I'm going to share all the best money managements I know, and so are you. Ok? Let's do each other a favour to beat the banks a.k.a. forex market makers.
Let me put the fact straight. Best system will fail in long-term if it is without proper money management, and bad system can turn profitable if you put on good money management. Economy has its cycle, so do the markets and trading systems. With the right money management, you'll ride good cycles, make good profits, and skip most of the bad cycles/losses.
Ever wonder why you've made more than 500% profit so easily only to lose all of it plus principal in just a few days? Then you're trading without proper money management. You're not disciplined; therefore, all your winnings are guaranteed to lose sooner or later. It's no big deal now! Learn these money managements now and you'll keep the winnings forever.
Alexander Elder 2% and 6% Rules
You should never risk more than 2% of account equity in a single trade. This protects you from blowing up your account with just a few bad trades. If your account equity is $100,000, maximum loss of any single trade allowed is $2,000. To enforce this rule, you have to set stop loss "less than" or equal to $2,000. That is usually a stop loss of at most 200 pips for a 1-lot contract or at most 50 pips for 4-lot contract. Never let a trade lose more than $2,000!

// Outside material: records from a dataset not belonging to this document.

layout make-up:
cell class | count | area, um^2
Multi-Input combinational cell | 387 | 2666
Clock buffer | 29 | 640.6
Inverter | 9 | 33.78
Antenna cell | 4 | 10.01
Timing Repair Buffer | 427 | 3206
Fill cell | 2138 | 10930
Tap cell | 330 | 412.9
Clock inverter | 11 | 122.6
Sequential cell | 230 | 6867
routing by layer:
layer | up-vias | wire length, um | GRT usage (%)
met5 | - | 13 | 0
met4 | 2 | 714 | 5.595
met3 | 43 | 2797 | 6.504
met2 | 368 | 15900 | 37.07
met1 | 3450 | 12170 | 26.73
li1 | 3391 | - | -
===== config.mk =====
export PLATFORM = sky130hd
export DESIGN_NAME = regfile
export DESIGN_NICKNAME = d
export VERILOG_FILES = /design/src/source/regfile.sv
export VERILOG_INCLUDE_DIRS = /design/src /design/src/common
export SDC_FILE = /design/constraint.sdc
export NUM_CORES = 2
export LEC_CHECK = 0
export ABC_AREA = 0
export BUFFER_PORTS_ARGS = -buffer_cell sky130_fd_sc_hd__buf_4
export CORE_MARGIN = 2
export CORE_UTILIZATION = 45
export CTS_BUF_LIST = sky130_fd_sc_hd__clkbuf_8
export DETAILED_ROUTE_END_ITERATION = 10
export PLACE_DENSITY = 0.67
export SKIP_LAST_GASP = 1
export SLEW_MARGIN = 5
export SYNTH_ARGS = -nofsm -noshare
export SYNTH_HDL_FRONTEND = slang
export SYNTH_SLANG_ARGS = --single-unit

===== constraint.sdc =====
create_clock -name i_clk -period 4.56 [get_ports i_clk]
set_input_delay 1.14 -clock i_clk [delete_from_list [all_inputs] [get_ports i_clk]]
set_output_delay 1.14 -clock i_clk [all_outputs]
set_load 0.02 [all_outputs]

===== src/common/core_macros.svh =====
`ifndef CORE_MACROS_SVH
`define CORE_MACROS_SVH

////////////////////////////////////////
// Datapath width
////////////////////////////////////////

`define XLEN 64

////////////////////////////////////////
// Operand select vector
////////////////////////////////////////

`define OP_SEL_W        3
`define OP_SEL_IMM_SEXT 0
`define OP_SEL_IMM_ZEXT 1
`define OP_SEL_RF       2

////////////////////////////////////////
// One-hot unit select vector
////////////////////////////////////////

`define ALU_OPW    7
`define ALU_OP_ADD 0
`define ALU_OP_SUB 1
`define ALU_OP_AND 2
`define ALU_OP_OR  3
`define ALU_OP_XOR 4
`define ALU_OP_SLL 5
`define ALU_OP_SRL 6

`define DMEM_WORDS 64 // 512 bytes.
`define DMEM_AW    6

`endif


===== src/source/regfile.sv =====
`timescale 1ns/1ps
`default_nettype none

`include "core_macros.svh"

module regfile (
   input  logic             i_clk,
   input  logic             i_rst_n,
   input  logic [4:0]       i_rs1_addr,
   input  logic [4:0]       i_rs2_addr,
   input  logic             i_we,
   input  logic [4:0]       i_wr_addr,
   input  logic [`XLEN-1:0] i_wr_data,
   output logic [`XLEN-1:0] o_rs1_data,
   output logic [`XLEN-1:0] o_rs2_data
);

   logic [`XLEN-1:0] regs [1:31]; // x0 has no storage.

   always_ff @(posedge i_clk or negedge i_rst_n) begin
      if (!i_rst_n) begin
         for (int i = 1; i < 32; i++) begin
            regs[i] <= '0;
         end
      end else if (i_we && (i_wr_addr != 5'd0)) begin
         regs[i_wr_addr] <= i_wr_data;
      end
   end

   // Returns the value being written this cycle when the addresses match.
   function automatic logic [`XLEN-1:0] read_port(input logic [4:0] addr);
      logic [`XLEN-1:0] data;
      if (addr == 5'd0) begin
         data = '0;
      end else if (i_we && (addr == i_wr_addr)) begin
         data = i_wr_data;
      end else begin
         data = regs[addr];
      end
      return data;
   endfunction

   always_comb begin
      o_rs1_data = read_port(i_rs1_addr);
      o_rs2_data = read_port(i_rs2_addr);
   end

   // The top level filters out rd == 0 before it drives the write port.
   a_no_x0_write: assert property (@(posedge i_clk) disable iff (!i_rst_n)
      i_we |-> (i_wr_addr != 5'd0));

endmodule

`default_nettype wire


==> impl_metrics.yaml <==
route:
  drt_pass1_iterations: 6
  drcViolationCount: 0
  post_drt_wl_per_cell_um: 33.4
  drt-initial-drc-count: 9372
  vias: 75575
  ant_nets_after_route: 0
  drt-vias-per-instance: 6.69
  routed_wirelength_um: 377000
sta:
  timing.final.max_slew_violations: 0
  finClkSkew_ns: 0
  achievable-frequency_mhz: 215
  slew_headroom_pct: 15.3
  final-hold-violation-count: 0
  final_period_minus_worst_setup_slack_ns: 4.66
  min_setup_slack_post_route_ns: -0.0994
  min_period_over_period_pct: 102
  totalNegativeSetupSlack_ns: -0.191
  timing_worst_slew_pin_value_ns: 1.27
  rsz_0062_raised_after_global_routing: "yes"
  finalSetupViolations: 5
floorplan:
  dieHeight_um: 492
  top_level_ports: 210
  initial_core_util_pct: 45.2
  core_mm2: 0.237
  die_width_um: 492
  placement_rows: 179
  die_area_mm2: 0.242
worst_setup_path:
  end_kind: "output pin"
  worst_r2r_startpoint: "regs[1878]"
  worst_path_fanout_max: 13
  r2r_setup_slack_ns: 3.72
  worst_ep_arrival_time_ns: 3.52
  cp-endpoint: "o_rs1_data[60]"
  rr_endpoint: "regs[1878]"
  path_class: "input port to output pin"
  r2r.worst_path.cells: 1
  worstSetupStartpoint: "i_rs1_addr[4]"
  worst_ep_required_time_ns: 3.42
  startpoint_type: "input port"
place:
  placement.io_buffers: 209
  globalplace.congestion: 0.865
  post-dp-hpwl_um: 225000
  detailed_place.area_mm2: 0.116
grt:
  grt_max_degree: 105
  global_route_wire_length_before_repair_um: 544000
  grt_util_all_layers_pct: 30.6
  grt-ovfl-total: 0
  grt_antenna_before_repair: 27
  via_count_of_the_first_global_routing_pass: 77452
pwr:
  power.leakage_nw: 53.7
  peakVddDrop_mv: 0.337
  power_density_mw_per_mm2: 422
synth:
  synth-edff-count: 0
  syn-cell-area_mm2: 0.107
  yosys_register_bits: 1984
  count_of_synthesis_stage_warnings_from_yosys: 0
  async_reset_ff_share_pct: 100
  synth_cell_types: 45
  synth_cells: 7532
  synth_nets: 7614
  yosysSeqAreaShare_pct: 46.3
  synthFlopType: "dfrtp_1"
  syn_avg_cell_area_um2: 14.2
clock_network:
  cts-root-to-sink-buffers: 4
  clockRootBuffer: "clkbuf_8"
  cts_tree: "done"
  clock_buffers_created_by_tritoncts: 345
  cts.sinks: 1984
  ctsHtreeMaxLevel: 5
  clock_insertion_delay_worst_skew_ns: 1.07
  clk_pin_slew_ns: 0.06
cells_and_area:
  syn2layout_area_growth_pct: 15.3
  num-nets-final: 7943
  largest_register_ff_count: 1984
  layout_common_cells: "mux2_2 (2183), dfrtp_1 (1984), mux4_2 (827)"
  regs_by_ff_count: "regs (1984)"
  registers.top_by_ff_count: "regs"
  final_area_mm2: 0.124
  fraction_of_layout_instances_using_a_drive_strength_above_1_pct: 54.9
  most_common_library_cell_in_the_layout_ignoring_fill_and_taps: "mux2_2"
worst_hold_path:
  hold_class: "flip-flop to flip-flop"
  hold_path_depth: 1
status:
  failed_checks: "setup timing"
  status: "complete, but fails checks"
run:
  maximum_capacitance_violations: 0
[synth_stat cells (25+ instances only)]
cell type,instances,area (um^2)
clkbuf_1,479,1800
a21oi_1,91,455
a211oi_2,25,313
o22ai_1,36,225
nor4_1,67,419
mux4_2,827,18600
o21ai_0,142,711
nor2_1,352,1320
a31oi_1,42,263
buf_2,251,1260
o221ai_1,30,263
dfrtp_1,1984,49600
buf_6,43,484
a211oi_1,134,1010
a221o_1,41,410
nand2_1,140,526
mux2_2,2183,24600
buf_1,29,109
buf_4,31,233
a22oi_1,55,413
mux2i_1,141,1410
nor3_1,128,641
nor2b_1,68,425
a22o_1,41,359
a221oi_1,95,832
[layout make-up]
type,count,area (um^2)
Antenna cell,24,60.1
Clock buffer,449,6180
Clock inverter,136,776
Fill cell,19755,114000
Inverter,2,15.0
Multi-Input combinational cell,4713,54200
Sequential cell,1984,49600
Tap cell,3167,3960
Timing Repair Buffer,815,8750
[metrics by stage]
| step | power [W] | hold WS [ns] | cells | setup WS [ns] | util (%) |
|---|---|---|---|---|---|
| 3_3_place_gp | 0.0347 | 0.499 | 10657 | -0.307 | 48.9 |
| 6_report | 0.0521 | 0.521 | 11290 | -0.0994 | 52.1 |
| 4_1_cts | 0.0521 | 0.488 | 11249 | 0.00434 | 51.9 |
| 3_5_place_dp | 0.0353 | 0.508 | 10657 | -0.260 | 48.9 |
| 2_1_floorplan | 0.0313 | 0.488 | 7532 | 0.435 | - |
| 5_1_grt | 0.0542 | 0.529 | 11284 | -0.0640 | 52.1 |
[worst min path at each step]
stage / from / endpoint / slack [ns]
6_report: regs[124] / regs[124] / 0.52
5_1_grt: i_wr_data[46] / regs[1838] / 0.53
3_3_place_gp: regs[1351] / regs[1351] / 0.50
4_1_cts: i_wr_data[46] / regs[1838] / 0.49
2_1_floorplan: regs[1407] / regs[1407] / 0.49
3_5_place_dp: regs[1852] / regs[1852] / 0.51
[report_power, final]
group / internal [W] / total [W] / switching, W
logic: 0.00687 / 0.0117 / 0.00479
registers: 0.0211 / 0.0237 / 0.00262
clock network: 0.00916 / 0.0168 / 0.00761
total: 0.0371 / 0.0521 / 0.0150
[cells by family after synthesis]
logic type,Yosys count,share of synthesized area (%)
and+or+nand+nor,805,3.43
muxes,3151,41.6
AOI/OAI and AO/OA,747,4.97
buffers and inverters,835,3.62
DFF,1984,46.3
xor gates and xnor gates,10,0.0817
[worst max-delay path, stage by stage]
cell	delay (ns)
buf_4	0.22
buf_4	0.23
nand2b_4	0.28
buf_4	0.26
buf_6	0.25
nor2_1	0.08
a31oi_1	0.31
a211oi_2	0.12
nor3_1	0.37
buf_4	0.22
[routing by layer]
layer	global-route usage, %	wire [um]	up-vias
met3	7.77	38400	1157
met1	40.8	147000	40191
li1	-	-	29638
met4	15.5	19500	18
met5	0	123	-
met2	46.5	172000	4571
[timing repair]
item	4_1_cts	5_1_grt
gates resized for setup	24	30
endpoints found under the setup margin	56	38
gates cloned	2	4
endpoints found under the hold margin	14	0
setup buffers	4	13
pin swaps	3	5
hold buffers	1	0
Note: power is estimated with default switching activity, not from simulation.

In addition to the 2% rule, you are allowed to risk only 6% of account equity in any given month. That is $6,000 out of $100,000 equity. Any time you see drawdown of current month exceeds 6%, stop trading until first day of next month. Then you'll have another 6% to risk in the new month. Assuming account equity is $94,000 at the start of new month, you can risk only $5,640 for the rest of new month. ($5,640 is 6% of $94,000).
Note that you don't recalculate the 2% and 6% for every trade. You only need to compute them at the very beginning of the month and apply it on every trade for the rest of the month. When new month starts, note down your account equity and compute 2% and 6% of it. If your account equity was $100,000, 2% of it was $2,000, and 6% of it was $6,000. At the opening of new month if equity is down to $94,000, 2% of that is $1,880, and 6% is $5,640. Therefore, in this new month, don't lose more than $1,880 per trade or in overall don't lose more than $5,640.
These two rules will save you and your precious money during bad times, and will maximum your profits during good times. It limits the losses while letting the profit runs as much as possible. You will ride a streak of profitable trades but skip most losing trades.
Apply this money management to your trading today! Get disciplined and become professional trader.